• Aim of the exercise:
Scan the lines below for the word "mplier". Copy each line you find it in.

Collected data entries:
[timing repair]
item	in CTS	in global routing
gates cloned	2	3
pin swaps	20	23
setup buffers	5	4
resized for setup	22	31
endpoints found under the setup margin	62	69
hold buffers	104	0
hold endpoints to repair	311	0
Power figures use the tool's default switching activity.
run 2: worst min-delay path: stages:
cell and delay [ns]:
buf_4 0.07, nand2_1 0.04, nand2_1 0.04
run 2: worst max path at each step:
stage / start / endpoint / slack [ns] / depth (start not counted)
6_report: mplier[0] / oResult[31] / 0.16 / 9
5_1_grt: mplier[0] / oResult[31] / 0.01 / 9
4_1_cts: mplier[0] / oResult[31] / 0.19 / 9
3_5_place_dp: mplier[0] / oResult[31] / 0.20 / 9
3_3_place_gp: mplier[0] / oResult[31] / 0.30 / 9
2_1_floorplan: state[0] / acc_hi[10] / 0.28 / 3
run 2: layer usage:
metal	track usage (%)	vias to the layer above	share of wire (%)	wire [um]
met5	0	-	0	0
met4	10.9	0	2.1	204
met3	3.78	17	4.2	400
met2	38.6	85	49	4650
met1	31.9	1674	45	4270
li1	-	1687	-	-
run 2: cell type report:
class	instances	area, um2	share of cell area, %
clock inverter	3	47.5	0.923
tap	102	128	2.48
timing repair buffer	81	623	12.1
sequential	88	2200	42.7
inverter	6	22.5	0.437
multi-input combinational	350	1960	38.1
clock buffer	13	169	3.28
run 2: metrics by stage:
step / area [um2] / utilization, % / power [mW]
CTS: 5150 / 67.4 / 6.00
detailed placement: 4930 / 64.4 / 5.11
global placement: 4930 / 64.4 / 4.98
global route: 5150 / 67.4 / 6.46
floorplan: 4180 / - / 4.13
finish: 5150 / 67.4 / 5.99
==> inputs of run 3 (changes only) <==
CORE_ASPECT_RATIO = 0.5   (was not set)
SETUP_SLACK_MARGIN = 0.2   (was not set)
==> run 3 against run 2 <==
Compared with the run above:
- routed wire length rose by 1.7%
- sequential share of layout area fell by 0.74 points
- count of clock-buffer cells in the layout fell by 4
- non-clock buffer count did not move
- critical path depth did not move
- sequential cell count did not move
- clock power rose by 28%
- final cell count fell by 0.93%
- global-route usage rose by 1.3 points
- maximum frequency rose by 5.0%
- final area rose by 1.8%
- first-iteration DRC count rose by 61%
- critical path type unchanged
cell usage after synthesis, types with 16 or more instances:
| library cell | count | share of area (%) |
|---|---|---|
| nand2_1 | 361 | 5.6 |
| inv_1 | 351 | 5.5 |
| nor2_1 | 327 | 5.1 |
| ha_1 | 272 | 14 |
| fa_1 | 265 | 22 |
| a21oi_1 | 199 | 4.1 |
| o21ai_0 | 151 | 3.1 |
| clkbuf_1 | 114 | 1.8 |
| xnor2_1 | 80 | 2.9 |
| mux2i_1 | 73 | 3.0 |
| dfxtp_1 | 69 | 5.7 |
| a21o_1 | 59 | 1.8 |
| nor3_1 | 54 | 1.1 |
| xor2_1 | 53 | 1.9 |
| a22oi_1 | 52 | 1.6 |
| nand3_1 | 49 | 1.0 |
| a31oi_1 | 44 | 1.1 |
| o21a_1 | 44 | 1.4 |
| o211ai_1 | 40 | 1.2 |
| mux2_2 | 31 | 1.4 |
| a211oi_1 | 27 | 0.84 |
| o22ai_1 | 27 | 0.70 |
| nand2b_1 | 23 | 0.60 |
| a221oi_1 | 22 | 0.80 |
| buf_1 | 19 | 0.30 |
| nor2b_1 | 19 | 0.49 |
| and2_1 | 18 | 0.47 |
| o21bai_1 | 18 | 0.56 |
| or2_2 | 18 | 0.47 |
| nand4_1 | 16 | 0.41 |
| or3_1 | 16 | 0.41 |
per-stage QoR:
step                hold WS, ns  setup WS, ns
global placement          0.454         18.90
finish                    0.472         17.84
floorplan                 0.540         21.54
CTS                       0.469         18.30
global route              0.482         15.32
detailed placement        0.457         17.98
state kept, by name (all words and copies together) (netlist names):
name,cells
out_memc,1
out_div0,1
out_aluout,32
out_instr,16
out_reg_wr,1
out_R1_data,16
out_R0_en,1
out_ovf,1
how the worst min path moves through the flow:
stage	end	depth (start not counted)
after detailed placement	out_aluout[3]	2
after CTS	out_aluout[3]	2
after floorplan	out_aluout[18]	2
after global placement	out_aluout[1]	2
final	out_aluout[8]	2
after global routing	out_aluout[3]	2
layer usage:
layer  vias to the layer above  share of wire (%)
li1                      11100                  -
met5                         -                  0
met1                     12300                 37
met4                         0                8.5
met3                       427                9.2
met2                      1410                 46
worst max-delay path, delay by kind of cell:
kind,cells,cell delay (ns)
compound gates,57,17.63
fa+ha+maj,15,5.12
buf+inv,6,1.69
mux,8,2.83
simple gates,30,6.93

---

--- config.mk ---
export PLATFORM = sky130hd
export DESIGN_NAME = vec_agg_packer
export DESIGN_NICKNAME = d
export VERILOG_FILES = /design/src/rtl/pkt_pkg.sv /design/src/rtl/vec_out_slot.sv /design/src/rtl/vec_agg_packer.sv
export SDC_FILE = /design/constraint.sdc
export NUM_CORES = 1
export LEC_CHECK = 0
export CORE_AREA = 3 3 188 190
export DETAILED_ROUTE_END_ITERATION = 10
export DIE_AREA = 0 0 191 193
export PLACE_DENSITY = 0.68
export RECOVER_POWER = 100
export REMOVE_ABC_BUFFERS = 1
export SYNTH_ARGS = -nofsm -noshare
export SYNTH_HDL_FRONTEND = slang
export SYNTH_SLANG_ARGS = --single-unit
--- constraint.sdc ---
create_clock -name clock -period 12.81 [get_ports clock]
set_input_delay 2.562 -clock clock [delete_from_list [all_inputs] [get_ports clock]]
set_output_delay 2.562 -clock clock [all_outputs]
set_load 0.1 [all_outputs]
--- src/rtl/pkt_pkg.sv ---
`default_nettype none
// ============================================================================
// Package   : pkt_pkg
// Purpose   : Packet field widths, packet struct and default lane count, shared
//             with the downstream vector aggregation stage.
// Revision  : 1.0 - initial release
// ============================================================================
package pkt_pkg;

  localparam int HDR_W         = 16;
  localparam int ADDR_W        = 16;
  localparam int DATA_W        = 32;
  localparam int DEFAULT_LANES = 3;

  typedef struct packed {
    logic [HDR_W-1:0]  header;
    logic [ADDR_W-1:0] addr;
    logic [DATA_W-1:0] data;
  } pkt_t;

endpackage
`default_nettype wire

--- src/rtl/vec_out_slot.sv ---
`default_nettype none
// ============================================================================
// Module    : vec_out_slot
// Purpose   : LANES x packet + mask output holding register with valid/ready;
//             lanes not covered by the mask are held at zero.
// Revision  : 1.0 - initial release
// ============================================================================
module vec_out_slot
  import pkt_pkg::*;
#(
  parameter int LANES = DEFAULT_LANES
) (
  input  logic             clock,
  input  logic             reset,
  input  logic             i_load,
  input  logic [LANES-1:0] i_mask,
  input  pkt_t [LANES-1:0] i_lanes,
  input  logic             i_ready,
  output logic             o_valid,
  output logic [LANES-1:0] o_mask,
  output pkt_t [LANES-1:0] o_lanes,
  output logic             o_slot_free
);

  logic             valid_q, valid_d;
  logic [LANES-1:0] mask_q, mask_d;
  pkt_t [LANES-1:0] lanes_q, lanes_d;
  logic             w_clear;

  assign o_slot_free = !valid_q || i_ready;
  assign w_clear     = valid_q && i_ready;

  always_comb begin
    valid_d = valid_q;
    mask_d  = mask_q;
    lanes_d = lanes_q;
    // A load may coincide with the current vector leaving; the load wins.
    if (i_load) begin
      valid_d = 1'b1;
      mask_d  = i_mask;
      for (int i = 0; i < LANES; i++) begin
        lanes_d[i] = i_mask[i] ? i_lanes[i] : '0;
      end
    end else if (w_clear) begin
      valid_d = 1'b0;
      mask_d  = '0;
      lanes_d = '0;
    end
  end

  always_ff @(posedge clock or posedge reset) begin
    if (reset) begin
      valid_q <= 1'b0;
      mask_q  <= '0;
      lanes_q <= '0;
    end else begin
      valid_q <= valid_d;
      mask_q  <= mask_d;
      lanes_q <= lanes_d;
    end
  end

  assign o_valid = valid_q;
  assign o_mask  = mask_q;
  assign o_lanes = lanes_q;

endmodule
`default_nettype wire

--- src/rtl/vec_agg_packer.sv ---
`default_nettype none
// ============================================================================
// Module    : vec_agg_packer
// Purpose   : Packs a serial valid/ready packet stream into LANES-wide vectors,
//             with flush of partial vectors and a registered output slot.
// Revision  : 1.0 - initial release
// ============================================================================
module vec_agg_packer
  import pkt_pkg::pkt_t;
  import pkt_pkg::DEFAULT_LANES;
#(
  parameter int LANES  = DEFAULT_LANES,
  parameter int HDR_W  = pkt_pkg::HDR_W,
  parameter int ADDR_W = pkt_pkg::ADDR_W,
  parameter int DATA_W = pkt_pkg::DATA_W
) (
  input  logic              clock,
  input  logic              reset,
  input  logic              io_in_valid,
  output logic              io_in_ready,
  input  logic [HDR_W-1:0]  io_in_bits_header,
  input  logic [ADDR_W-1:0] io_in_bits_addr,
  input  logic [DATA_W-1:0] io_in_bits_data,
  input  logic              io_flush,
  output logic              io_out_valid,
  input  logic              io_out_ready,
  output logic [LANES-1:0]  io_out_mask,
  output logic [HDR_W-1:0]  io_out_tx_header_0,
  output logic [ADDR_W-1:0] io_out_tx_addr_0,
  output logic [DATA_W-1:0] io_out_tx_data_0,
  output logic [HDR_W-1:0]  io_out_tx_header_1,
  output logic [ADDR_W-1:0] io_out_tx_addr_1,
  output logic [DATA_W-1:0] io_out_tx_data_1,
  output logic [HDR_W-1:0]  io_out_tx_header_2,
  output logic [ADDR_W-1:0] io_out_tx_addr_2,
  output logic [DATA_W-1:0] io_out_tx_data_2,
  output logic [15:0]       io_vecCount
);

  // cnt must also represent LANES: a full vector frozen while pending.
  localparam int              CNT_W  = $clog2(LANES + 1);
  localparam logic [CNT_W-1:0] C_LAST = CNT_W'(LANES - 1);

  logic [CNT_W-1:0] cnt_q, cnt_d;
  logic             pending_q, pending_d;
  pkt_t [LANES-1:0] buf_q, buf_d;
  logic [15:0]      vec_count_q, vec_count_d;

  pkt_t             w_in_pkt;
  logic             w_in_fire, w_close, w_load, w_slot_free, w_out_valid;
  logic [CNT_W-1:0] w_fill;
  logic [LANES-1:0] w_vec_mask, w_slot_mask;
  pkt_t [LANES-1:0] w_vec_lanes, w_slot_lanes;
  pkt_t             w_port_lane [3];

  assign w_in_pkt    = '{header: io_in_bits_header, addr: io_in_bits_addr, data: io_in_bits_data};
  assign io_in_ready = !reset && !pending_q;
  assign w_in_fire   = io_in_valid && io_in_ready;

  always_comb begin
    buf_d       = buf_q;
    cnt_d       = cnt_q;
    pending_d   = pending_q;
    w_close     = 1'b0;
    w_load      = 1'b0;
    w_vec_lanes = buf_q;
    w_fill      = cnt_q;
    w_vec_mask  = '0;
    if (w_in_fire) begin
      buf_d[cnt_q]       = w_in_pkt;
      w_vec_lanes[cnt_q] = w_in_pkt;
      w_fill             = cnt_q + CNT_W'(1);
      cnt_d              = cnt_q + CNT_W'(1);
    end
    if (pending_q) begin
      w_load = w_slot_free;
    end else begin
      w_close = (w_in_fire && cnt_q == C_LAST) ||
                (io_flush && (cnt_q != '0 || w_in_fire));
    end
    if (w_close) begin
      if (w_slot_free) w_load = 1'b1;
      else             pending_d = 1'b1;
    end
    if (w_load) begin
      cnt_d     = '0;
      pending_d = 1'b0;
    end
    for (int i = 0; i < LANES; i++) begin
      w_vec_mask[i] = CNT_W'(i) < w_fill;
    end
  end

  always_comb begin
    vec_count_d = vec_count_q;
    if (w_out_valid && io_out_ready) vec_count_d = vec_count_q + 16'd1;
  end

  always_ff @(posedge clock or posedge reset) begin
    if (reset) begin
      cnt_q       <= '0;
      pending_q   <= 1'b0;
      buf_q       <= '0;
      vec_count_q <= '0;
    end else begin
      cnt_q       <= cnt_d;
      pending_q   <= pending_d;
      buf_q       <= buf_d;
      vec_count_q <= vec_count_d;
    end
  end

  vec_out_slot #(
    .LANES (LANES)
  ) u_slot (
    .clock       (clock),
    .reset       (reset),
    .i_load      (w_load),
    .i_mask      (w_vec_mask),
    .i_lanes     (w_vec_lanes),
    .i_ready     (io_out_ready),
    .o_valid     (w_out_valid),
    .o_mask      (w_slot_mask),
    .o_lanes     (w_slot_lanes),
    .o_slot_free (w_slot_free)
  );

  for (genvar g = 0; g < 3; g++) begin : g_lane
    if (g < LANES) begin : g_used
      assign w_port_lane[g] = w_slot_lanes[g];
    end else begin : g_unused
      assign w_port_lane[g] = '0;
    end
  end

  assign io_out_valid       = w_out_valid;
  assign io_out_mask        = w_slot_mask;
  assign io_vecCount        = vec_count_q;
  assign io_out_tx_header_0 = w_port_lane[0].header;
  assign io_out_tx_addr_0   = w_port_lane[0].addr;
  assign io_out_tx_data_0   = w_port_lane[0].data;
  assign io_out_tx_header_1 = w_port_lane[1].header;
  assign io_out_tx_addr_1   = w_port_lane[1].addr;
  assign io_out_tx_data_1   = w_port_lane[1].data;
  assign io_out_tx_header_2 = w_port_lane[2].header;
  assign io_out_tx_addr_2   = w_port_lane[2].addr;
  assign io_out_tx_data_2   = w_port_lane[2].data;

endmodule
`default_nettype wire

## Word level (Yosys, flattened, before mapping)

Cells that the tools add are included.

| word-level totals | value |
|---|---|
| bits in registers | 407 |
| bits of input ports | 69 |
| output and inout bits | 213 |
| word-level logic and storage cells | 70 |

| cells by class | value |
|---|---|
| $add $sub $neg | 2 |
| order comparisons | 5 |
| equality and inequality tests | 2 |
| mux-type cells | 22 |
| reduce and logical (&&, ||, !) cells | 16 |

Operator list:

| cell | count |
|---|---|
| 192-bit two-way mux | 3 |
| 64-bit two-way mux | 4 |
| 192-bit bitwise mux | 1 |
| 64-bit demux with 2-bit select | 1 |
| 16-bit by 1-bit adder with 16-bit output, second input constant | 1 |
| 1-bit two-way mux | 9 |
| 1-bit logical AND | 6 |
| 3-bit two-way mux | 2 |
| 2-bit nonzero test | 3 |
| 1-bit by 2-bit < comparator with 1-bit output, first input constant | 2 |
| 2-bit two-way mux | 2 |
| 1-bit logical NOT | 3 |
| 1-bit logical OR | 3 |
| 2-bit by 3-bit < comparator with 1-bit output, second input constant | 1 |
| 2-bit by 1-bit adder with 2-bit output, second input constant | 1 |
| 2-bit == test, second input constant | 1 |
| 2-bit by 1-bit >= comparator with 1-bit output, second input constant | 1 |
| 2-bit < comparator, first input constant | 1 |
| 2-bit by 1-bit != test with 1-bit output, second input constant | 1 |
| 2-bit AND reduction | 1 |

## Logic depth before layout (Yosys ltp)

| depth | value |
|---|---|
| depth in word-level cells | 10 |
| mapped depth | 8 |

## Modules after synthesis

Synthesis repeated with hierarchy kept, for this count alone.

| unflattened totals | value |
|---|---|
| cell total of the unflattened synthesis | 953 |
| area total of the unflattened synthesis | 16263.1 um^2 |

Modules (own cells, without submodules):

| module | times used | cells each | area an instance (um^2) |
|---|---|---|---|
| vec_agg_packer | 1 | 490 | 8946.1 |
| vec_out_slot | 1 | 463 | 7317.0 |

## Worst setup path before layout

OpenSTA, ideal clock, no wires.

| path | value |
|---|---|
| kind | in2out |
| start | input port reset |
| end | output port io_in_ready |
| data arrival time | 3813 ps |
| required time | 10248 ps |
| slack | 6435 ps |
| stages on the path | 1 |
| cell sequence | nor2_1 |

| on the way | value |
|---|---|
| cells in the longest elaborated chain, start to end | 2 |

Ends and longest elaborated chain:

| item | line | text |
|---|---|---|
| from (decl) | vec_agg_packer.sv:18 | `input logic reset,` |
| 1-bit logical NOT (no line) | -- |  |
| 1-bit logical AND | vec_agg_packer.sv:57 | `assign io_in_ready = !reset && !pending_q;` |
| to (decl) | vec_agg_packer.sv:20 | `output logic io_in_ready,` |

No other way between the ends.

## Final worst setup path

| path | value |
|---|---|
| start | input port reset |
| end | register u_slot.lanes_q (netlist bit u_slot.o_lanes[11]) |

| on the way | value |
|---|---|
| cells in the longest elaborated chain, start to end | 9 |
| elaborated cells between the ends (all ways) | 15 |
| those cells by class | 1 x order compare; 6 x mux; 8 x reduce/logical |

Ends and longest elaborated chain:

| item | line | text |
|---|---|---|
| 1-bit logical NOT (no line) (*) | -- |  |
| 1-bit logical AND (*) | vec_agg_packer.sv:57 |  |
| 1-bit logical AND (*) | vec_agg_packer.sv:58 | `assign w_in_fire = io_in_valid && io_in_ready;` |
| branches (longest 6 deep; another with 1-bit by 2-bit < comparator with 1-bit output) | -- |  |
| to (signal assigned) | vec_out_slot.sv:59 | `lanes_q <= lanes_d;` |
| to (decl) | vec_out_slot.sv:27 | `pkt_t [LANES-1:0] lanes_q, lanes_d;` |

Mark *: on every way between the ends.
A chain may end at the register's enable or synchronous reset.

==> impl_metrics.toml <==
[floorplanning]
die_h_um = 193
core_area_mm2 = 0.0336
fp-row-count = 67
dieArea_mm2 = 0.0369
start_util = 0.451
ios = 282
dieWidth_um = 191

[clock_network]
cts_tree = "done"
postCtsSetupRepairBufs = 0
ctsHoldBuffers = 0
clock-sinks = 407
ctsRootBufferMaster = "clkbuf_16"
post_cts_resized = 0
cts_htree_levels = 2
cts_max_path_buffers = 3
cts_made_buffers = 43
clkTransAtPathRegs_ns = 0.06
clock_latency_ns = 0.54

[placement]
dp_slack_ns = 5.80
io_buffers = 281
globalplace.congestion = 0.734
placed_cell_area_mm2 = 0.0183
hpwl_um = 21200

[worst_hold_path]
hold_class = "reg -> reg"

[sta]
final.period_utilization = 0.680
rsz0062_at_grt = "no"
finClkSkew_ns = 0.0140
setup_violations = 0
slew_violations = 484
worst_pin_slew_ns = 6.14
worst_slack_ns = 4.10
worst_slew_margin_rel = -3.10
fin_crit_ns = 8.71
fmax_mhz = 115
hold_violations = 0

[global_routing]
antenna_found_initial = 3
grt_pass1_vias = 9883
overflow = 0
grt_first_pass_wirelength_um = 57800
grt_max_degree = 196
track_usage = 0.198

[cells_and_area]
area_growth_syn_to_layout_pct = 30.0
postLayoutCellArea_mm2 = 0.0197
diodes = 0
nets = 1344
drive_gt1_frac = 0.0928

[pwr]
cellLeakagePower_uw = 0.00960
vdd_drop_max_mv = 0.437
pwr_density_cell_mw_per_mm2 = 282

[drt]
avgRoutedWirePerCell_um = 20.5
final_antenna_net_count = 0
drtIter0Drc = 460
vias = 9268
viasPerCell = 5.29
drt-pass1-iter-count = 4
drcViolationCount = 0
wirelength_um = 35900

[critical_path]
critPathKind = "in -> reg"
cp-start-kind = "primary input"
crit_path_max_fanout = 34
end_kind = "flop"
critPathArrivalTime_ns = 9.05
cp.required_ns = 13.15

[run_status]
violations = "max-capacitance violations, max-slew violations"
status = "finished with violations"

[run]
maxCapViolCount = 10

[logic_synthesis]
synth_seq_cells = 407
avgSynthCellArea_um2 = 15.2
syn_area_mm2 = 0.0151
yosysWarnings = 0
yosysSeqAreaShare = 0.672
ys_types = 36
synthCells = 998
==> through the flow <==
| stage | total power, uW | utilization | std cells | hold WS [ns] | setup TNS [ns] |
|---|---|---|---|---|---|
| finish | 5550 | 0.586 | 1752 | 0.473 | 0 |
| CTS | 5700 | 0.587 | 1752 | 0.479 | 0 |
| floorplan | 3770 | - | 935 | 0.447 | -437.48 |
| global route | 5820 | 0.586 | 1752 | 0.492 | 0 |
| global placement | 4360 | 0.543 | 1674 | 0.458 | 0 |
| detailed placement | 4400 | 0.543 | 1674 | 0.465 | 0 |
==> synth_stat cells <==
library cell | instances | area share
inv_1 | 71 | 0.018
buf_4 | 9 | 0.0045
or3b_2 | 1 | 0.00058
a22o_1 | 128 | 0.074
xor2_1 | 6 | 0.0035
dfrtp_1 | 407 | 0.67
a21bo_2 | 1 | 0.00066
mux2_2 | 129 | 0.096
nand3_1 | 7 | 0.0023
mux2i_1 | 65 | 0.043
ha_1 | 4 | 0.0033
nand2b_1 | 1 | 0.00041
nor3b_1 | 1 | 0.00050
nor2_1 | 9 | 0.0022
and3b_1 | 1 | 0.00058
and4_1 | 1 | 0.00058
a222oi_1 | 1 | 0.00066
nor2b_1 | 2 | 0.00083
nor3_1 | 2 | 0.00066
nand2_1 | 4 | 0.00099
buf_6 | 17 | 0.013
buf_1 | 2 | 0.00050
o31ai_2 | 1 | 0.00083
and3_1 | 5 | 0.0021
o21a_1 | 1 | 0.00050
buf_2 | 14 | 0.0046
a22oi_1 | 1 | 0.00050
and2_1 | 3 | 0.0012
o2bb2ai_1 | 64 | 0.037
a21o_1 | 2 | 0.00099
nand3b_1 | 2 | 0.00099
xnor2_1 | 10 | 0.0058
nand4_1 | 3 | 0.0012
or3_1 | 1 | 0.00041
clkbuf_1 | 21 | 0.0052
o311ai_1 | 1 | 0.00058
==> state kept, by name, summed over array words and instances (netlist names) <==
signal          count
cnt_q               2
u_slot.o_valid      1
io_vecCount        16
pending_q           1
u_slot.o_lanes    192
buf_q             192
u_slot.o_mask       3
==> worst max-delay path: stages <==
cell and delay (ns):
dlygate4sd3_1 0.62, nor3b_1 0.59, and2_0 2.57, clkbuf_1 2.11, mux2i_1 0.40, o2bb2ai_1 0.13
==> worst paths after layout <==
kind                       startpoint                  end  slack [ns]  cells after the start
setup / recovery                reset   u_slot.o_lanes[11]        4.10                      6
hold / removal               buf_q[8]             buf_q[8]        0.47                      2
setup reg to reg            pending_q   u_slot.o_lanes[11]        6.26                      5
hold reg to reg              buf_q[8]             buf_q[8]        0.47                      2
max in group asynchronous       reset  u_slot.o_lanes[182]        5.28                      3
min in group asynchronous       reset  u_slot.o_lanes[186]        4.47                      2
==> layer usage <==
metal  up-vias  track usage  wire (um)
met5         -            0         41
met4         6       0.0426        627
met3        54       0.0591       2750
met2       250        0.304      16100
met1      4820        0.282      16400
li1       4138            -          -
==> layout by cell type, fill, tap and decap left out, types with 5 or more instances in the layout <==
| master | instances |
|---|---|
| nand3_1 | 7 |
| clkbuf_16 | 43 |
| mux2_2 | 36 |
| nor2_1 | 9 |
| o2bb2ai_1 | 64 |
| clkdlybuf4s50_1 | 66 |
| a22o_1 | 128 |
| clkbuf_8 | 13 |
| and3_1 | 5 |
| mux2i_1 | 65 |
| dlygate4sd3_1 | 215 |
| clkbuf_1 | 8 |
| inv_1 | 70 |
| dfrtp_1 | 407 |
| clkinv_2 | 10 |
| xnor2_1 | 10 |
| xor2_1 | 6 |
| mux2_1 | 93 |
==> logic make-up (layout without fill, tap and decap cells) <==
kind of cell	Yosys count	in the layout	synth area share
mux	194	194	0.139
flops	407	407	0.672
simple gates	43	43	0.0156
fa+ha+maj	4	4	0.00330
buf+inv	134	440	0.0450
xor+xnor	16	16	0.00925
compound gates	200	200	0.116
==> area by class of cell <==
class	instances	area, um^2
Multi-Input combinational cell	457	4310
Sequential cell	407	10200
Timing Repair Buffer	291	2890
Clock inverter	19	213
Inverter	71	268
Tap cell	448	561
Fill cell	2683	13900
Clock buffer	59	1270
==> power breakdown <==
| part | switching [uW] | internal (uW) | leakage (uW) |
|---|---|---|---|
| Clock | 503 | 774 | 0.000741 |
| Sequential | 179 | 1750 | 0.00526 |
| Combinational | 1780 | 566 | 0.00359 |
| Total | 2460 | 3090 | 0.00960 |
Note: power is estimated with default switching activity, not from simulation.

• Task response:
6_report: mplier[0] / oResult[31] / 0.16 / 9
5_1_grt: mplier[0] / oResult[31] / 0.01 / 9
4_1_cts: mplier[0] / oResult[31] / 0.19 / 9
3_5_place_dp: mplier[0] / oResult[31] / 0.20 / 9
3_3_place_gp: mplier[0] / oResult[31] / 0.30 / 9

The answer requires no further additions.